Y su brazo saltó hacia delante, con el dedo índice señalando a Seldon.
—¿Yo? —dijo Seldon—. Ya le he dicho que la psicohistoria…
—No me repitas lo que ya has dicho, mi buen doctor Seldon —le interrumpió Rashelle—. No ganamos nada con ello… ¿Supones, doctora Venabili, que mi padre no se dio cuenta del peligro de una interminable guerra civil? ¿Crees que no doblegó su brillante mente para encontrar algún medio de evitarla? En estos últimos diez años ha estado preparado, en todo momento, para apoderarse del Imperio en un día. Sólo precisaba que le confirmaran la seguridad después de la victoria.
—Algo que no puede tener —observó Dors.
—Algo que tuvimos en el momento en que oímos al doctor Seldon en su comunicación en la Convención Decenal. Al instante comprendí que eso era lo que necesitábamos. Mi padre es demasiado viejo para ver el significado. Pero, cuando se lo expliqué, él lo vio también y fue entonces cuando, de manera oficial, él me traspasó sus poderes. Así que de ti depende, Hari, que yo tenga este cargo, y a ti deberé mi superior posición en el futuro.
—Le estoy diciendo que no se puede… —empezó Seldon, molesto.
—No importa lo que se pueda o no se pueda hacer. Lo que en realidad importa es lo que la gente crea o no crea que puede hacerse. Ellos te creerán, Hari, cuando les expliques que la predicción prehistórica es que Trantor puede autogobernarse y las provincias transformarse en reinos que, juntos, vivirán en paz.
—No haré semejante predicción —dijo Seldon— en ausencia de la verdadera psicohistoria. No quiero hacer de charlatán. Si usted desea algo como eso, dígaselo usted.
—Hari, a mí no querrán creerme. Es a ti a quien creerán: al gran matemático. ¿Por qué no darles gusto?
—Resulta que también el Emperador quiso utilizarme como fuente de útiles profecías a su servicio. Y me negué a hacerlo para él, ¿cómo cree que puedo aceptar hacerlo por usted?
Rashelle guardó silencio durante unos instantes, y cuando habló de nuevo, su voz había perdido su intensa excitación, volviéndose casi suplicante.
—Hari —dijo ella—, piensa un poco en la diferencia entre Cleon y yo. Lo que, indudablemente, Cleon quería de ti era propaganda para conservar su trono. Sería una tontería dársela porque el trono no puede conservarse. ¿No sabes que el Imperio Galáctico está en plena decadencia, que no puede durar mucho más? El propio Trantor se está arruinando a causa del peso, cada vez mayor, de la administración de veinticinco millones de mundos. Lo que tenemos ante nosotros es dolor y guerra civil, no importa lo que tú hagas por Cleon.
—He oído decir algo parecido a eso. Tal vez sea cierto, pero, ¿qué nos queda entonces? —murmuró Seldon.

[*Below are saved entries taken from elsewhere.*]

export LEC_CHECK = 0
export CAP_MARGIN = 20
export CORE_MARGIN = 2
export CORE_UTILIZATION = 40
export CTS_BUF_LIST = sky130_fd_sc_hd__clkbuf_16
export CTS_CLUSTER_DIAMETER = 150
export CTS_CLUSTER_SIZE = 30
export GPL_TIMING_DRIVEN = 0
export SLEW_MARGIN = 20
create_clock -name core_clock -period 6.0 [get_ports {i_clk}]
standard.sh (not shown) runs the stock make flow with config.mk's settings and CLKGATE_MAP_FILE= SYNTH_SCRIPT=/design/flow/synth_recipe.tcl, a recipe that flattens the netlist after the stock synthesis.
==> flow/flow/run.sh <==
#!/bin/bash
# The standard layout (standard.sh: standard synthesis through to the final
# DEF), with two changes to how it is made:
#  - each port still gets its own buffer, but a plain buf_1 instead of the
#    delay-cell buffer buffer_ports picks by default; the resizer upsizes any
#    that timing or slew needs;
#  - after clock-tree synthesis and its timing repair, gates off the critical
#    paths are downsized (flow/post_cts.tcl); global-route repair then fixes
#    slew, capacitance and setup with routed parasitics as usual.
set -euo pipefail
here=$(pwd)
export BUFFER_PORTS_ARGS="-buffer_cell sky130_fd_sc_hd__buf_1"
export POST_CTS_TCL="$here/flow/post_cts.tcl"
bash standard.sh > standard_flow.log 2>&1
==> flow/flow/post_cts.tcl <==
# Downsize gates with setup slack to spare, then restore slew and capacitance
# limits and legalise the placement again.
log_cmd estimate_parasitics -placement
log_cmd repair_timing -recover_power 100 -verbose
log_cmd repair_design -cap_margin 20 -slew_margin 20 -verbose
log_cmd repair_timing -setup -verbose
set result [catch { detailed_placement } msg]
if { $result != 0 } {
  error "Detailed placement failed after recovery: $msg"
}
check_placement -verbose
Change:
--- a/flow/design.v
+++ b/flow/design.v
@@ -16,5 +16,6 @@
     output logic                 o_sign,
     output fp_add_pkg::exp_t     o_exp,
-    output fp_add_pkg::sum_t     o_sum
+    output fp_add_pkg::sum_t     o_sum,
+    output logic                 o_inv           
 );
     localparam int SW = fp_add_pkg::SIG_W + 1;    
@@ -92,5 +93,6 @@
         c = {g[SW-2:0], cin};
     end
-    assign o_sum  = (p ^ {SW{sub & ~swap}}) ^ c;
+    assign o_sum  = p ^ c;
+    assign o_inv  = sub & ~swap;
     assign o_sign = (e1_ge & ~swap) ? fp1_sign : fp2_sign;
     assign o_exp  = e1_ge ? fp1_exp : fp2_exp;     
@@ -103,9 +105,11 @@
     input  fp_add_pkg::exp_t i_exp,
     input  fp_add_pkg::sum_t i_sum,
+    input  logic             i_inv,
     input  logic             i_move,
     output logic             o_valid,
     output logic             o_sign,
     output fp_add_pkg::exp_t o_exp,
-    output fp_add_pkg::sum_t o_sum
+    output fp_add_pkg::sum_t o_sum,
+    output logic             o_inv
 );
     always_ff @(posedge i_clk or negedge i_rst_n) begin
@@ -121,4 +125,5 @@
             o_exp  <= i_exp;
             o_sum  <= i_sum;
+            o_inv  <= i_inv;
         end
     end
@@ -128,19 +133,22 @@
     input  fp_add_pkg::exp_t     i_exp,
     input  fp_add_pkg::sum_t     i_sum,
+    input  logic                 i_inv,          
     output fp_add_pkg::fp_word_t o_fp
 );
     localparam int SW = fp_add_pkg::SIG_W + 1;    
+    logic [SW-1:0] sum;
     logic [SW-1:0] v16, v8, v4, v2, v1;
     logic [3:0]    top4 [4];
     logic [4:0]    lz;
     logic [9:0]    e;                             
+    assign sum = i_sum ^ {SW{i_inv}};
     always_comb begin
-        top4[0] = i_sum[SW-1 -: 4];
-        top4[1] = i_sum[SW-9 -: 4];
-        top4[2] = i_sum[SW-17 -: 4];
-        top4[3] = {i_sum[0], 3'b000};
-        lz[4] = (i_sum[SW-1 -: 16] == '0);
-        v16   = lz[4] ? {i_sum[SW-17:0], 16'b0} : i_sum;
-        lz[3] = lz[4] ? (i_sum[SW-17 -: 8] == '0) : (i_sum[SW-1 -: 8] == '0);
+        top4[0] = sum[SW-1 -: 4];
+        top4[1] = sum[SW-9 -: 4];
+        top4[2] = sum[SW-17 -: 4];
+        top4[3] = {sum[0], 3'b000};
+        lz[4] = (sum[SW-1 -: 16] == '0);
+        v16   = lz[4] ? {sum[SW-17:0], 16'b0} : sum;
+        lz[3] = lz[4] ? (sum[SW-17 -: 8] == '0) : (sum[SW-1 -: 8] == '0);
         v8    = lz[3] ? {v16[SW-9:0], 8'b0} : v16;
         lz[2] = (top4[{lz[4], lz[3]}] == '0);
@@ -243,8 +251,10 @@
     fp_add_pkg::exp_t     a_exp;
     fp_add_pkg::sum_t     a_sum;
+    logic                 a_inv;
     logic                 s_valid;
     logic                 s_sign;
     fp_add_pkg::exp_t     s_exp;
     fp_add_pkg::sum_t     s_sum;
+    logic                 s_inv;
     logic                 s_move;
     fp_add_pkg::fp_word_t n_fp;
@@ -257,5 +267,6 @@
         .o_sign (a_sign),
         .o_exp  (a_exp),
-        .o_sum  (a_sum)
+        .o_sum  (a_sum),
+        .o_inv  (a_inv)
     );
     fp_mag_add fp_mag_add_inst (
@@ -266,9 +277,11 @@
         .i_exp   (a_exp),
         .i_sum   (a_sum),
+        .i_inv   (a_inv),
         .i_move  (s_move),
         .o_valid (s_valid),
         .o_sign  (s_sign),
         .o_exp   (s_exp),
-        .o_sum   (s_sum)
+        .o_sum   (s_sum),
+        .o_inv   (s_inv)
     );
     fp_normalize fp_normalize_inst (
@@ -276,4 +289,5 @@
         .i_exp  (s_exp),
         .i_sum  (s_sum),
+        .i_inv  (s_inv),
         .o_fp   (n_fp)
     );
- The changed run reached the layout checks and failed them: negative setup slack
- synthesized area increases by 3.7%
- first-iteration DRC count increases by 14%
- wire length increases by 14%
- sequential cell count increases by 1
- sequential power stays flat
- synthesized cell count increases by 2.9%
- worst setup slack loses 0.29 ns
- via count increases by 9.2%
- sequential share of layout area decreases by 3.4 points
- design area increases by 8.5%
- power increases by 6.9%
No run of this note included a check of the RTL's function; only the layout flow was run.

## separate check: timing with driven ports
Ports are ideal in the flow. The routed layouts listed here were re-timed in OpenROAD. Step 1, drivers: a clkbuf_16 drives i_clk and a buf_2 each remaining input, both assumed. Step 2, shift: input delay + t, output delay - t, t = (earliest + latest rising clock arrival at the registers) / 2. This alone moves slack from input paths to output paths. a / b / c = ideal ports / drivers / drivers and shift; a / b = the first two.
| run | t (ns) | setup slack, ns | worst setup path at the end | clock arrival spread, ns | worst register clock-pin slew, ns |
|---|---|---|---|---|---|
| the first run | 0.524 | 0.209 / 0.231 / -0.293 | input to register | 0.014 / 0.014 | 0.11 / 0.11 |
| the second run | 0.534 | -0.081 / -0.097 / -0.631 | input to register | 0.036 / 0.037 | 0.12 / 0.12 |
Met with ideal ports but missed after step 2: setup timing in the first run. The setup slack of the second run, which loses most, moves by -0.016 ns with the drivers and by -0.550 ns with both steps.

—Ayudar a romperlo en fragmentos sin ninguna guerra. Ayúdame a quedarme con Trantor. Ayúdame a establecer un Gobierno fuerte sobre un reino lo bastante pequeño para que sea gobernado con eficacia. Déjame liberar al resto de la Galaxia, que cada porción siga su camino según sus costumbres y cultura propias. La Galaxia se transformará de nuevo en un todo que volverá a trabajar a través de las agencias de comercio libres, de turismo, y de comunicaciones, y el destino de sumirse en el desastre bajo el mandato actual, que apenas lo mantiene unido, podrá evitarse. En realidad, mi ambición es moderada; un mundo, no millones; paz, nada de guerra; libertad, no esclavitud. Piensa en todo y ayúdame.
—¿Por qué iba la Galaxia a creerme a mí, más de lo que la creen a usted? —preguntó Seldon—. No me conocen, ¿y quiénes de nuestros comandantes de la flota se impresionarán por la mera palabra «psicohistoria»?

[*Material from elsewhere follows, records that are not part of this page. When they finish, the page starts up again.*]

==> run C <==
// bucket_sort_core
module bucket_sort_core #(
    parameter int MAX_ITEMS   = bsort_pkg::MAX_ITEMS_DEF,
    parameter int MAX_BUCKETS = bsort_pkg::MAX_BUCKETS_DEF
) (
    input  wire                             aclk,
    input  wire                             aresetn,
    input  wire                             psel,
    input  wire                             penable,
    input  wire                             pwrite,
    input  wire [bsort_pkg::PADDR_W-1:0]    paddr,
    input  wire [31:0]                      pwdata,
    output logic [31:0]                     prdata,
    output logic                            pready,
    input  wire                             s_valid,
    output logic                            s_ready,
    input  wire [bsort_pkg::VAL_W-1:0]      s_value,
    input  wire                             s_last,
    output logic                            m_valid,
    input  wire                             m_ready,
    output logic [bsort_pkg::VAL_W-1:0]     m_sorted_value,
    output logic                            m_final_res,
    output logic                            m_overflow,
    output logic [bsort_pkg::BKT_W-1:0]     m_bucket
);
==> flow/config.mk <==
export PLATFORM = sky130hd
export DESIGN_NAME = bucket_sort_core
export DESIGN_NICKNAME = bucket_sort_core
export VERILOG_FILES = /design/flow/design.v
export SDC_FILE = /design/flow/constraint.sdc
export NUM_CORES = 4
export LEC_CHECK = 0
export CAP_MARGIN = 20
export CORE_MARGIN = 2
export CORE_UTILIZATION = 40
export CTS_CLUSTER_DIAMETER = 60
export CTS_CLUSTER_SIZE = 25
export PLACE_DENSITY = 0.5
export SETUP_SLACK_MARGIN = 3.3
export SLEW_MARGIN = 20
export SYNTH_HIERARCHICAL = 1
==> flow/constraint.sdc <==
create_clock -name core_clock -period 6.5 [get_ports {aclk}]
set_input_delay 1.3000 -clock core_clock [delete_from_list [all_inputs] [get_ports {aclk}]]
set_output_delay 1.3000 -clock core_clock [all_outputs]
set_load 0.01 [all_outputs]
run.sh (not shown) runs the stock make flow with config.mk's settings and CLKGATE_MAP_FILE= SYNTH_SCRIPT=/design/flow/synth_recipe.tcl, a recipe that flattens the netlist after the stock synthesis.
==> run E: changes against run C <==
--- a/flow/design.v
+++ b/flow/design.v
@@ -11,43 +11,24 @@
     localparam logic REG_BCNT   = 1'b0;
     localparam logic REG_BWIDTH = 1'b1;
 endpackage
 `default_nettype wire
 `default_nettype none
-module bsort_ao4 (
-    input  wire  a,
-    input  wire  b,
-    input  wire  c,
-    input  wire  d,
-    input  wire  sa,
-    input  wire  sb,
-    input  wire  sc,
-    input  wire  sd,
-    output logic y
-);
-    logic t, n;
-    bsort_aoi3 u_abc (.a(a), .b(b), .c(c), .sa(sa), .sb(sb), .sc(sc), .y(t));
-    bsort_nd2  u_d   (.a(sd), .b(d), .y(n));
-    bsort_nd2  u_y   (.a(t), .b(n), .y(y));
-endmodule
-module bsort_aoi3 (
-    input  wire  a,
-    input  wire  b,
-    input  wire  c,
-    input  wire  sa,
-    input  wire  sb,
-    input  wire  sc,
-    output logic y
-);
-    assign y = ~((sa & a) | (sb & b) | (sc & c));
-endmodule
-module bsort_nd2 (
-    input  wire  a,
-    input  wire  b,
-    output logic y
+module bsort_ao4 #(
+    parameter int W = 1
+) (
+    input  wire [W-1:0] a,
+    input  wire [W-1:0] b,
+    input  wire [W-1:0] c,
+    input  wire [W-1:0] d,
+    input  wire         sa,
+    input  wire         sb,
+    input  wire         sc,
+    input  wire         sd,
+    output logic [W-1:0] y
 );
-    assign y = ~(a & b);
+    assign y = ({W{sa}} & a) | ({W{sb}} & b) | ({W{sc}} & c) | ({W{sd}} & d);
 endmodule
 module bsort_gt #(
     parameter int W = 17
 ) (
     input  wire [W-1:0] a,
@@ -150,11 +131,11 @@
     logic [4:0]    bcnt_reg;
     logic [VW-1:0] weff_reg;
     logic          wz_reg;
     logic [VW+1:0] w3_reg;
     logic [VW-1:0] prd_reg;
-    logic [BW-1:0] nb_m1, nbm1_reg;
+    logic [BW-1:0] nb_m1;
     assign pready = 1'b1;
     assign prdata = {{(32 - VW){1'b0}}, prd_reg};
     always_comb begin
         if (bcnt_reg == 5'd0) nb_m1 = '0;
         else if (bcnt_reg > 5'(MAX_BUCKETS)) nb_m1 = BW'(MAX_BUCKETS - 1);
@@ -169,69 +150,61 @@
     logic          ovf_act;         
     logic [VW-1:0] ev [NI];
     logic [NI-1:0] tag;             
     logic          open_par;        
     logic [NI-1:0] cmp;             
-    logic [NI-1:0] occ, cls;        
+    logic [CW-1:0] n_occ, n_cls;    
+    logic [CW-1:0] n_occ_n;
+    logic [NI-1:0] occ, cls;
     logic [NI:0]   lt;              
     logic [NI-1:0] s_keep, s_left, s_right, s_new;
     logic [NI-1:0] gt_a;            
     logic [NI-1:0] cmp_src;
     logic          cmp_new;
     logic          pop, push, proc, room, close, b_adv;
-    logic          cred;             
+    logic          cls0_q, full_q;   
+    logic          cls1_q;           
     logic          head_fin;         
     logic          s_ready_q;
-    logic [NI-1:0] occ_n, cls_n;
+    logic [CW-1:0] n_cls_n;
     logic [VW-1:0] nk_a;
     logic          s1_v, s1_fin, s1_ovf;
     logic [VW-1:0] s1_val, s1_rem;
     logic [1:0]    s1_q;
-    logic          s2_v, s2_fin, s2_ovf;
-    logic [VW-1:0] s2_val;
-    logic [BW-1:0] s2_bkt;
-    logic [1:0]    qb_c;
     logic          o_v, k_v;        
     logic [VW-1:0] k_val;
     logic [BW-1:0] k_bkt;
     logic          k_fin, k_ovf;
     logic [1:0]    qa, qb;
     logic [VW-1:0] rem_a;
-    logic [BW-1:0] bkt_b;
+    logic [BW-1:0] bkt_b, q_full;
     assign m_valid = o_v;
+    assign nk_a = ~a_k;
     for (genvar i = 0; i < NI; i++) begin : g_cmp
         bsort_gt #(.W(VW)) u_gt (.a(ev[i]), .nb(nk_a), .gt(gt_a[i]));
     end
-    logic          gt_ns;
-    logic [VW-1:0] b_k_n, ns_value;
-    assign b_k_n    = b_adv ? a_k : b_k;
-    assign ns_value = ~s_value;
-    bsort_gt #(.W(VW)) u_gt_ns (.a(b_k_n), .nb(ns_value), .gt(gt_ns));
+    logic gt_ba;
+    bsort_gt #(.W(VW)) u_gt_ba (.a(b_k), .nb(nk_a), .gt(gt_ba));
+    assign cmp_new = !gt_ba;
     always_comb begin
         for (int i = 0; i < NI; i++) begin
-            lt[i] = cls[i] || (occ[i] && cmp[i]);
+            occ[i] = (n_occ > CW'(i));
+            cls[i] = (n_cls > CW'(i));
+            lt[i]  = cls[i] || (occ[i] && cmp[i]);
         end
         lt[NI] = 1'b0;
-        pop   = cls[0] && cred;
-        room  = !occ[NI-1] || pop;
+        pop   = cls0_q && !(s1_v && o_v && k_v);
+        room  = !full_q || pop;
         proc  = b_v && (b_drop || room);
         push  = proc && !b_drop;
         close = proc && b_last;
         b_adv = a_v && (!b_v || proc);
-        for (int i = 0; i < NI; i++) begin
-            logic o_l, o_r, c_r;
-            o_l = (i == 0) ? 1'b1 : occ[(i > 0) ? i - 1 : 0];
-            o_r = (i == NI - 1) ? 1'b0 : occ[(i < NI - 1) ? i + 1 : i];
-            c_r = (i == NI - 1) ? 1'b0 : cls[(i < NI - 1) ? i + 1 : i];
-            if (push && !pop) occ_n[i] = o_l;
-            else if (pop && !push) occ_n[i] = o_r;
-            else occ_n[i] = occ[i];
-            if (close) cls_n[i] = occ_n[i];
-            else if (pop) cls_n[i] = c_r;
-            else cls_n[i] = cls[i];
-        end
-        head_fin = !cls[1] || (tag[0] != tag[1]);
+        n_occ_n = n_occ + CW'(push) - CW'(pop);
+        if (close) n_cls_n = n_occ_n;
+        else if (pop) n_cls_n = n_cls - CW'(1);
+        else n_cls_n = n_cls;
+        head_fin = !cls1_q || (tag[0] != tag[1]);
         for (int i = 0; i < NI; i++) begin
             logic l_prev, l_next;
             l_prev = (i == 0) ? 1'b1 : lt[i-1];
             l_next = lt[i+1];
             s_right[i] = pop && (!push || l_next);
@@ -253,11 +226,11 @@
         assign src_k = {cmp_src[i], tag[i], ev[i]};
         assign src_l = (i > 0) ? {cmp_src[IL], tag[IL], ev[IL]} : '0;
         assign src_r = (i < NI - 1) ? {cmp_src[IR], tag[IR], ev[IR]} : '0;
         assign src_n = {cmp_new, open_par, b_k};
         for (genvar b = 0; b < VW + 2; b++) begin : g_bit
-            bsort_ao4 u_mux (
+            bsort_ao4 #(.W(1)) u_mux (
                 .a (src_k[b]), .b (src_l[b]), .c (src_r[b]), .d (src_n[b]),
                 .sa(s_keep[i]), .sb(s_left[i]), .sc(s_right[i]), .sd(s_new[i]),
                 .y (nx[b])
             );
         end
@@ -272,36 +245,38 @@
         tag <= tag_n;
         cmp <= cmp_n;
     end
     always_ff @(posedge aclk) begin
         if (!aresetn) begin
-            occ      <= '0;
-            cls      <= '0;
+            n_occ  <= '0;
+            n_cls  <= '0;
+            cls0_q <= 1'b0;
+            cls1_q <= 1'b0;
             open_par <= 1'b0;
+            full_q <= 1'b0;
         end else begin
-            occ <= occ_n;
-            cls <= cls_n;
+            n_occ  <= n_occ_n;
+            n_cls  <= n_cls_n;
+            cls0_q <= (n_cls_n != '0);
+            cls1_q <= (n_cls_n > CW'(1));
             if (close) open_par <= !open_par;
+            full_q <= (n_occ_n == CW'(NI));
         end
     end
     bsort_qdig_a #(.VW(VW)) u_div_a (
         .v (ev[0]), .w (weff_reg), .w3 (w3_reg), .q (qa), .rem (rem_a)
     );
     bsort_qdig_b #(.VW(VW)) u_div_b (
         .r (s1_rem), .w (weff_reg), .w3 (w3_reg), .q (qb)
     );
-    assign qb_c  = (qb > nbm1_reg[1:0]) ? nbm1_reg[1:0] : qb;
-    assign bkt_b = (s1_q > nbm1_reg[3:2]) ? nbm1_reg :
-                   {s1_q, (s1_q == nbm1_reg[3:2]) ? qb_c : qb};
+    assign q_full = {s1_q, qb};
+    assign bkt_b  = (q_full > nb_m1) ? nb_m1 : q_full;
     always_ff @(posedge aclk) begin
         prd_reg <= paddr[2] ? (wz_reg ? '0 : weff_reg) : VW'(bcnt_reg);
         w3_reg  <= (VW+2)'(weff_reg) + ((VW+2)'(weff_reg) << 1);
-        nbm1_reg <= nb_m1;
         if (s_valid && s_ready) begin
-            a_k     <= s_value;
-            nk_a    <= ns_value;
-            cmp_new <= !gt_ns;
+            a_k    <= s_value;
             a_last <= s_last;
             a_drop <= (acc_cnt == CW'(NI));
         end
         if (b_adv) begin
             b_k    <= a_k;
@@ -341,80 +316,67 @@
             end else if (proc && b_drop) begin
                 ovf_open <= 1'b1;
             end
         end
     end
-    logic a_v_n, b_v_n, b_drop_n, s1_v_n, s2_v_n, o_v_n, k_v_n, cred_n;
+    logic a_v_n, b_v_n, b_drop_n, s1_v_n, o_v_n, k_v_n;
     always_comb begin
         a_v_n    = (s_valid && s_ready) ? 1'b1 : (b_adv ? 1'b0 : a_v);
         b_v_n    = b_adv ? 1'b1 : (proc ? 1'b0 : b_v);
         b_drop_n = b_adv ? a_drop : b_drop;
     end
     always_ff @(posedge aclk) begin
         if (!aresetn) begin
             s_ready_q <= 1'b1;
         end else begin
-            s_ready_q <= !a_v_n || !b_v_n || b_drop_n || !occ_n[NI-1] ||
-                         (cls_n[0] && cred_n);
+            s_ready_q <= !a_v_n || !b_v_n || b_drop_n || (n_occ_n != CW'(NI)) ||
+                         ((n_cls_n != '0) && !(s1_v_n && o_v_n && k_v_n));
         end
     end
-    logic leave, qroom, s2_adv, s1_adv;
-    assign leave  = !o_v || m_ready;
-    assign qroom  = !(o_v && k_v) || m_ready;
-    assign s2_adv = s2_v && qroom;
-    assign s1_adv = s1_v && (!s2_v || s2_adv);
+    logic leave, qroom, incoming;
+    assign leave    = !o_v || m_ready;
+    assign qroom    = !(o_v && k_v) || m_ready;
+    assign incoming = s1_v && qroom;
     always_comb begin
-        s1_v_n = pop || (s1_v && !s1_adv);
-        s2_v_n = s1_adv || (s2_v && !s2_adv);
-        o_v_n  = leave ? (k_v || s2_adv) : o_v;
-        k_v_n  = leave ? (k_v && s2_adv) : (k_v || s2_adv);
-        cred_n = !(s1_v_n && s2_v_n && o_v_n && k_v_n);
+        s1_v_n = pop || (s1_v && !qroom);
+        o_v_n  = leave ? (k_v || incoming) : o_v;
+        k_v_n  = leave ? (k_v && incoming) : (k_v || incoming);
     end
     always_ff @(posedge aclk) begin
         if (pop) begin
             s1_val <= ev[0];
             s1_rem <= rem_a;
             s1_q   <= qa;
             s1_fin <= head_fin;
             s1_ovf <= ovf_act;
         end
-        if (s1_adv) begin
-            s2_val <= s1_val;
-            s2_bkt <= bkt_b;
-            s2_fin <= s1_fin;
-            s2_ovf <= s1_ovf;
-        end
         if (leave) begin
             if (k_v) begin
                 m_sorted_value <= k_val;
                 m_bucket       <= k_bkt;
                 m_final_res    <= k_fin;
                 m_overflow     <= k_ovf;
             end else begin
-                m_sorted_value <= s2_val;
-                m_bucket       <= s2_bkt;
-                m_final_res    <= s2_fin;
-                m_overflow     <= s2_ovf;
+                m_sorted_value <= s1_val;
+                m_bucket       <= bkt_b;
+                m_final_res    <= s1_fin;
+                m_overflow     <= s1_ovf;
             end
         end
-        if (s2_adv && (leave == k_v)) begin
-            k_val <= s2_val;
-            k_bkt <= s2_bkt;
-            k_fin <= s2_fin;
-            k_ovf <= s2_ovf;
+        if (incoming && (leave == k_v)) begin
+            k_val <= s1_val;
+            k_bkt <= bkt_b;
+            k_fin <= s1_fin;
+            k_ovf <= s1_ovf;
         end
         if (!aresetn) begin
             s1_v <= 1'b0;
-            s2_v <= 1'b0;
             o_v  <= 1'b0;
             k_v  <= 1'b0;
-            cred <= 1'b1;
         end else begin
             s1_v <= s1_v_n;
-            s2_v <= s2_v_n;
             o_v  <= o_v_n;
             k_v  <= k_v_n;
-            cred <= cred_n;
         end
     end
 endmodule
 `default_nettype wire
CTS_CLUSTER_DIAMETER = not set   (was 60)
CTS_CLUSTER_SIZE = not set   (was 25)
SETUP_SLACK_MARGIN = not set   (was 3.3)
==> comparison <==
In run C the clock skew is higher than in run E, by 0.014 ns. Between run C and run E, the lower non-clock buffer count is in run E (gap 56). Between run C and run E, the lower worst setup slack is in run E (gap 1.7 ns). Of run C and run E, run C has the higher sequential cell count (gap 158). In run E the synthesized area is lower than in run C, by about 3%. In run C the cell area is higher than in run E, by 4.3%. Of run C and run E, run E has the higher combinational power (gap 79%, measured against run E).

—No serás creído ahora, pero yo no pido una acción ahora. La Casa de Wye, que ha esperado millares de años, puede muy bien esperar millares de días más. Coopera conmigo y haré que tu nombre sea famoso. Te prometo que la psicohistoria resplandecerá en todos los mundos y, a su debido tiempo, cuando yo juzgue que el movimiento está en su momento electo, pronunciarás tu predicción y daremos el golpe. Entonces, en un punto de la historia, la Galaxia existirá bajo un Nuevo Orden que la hará estable y feliz por eones. Vamos, Hari, ¿cómo puedes negarte?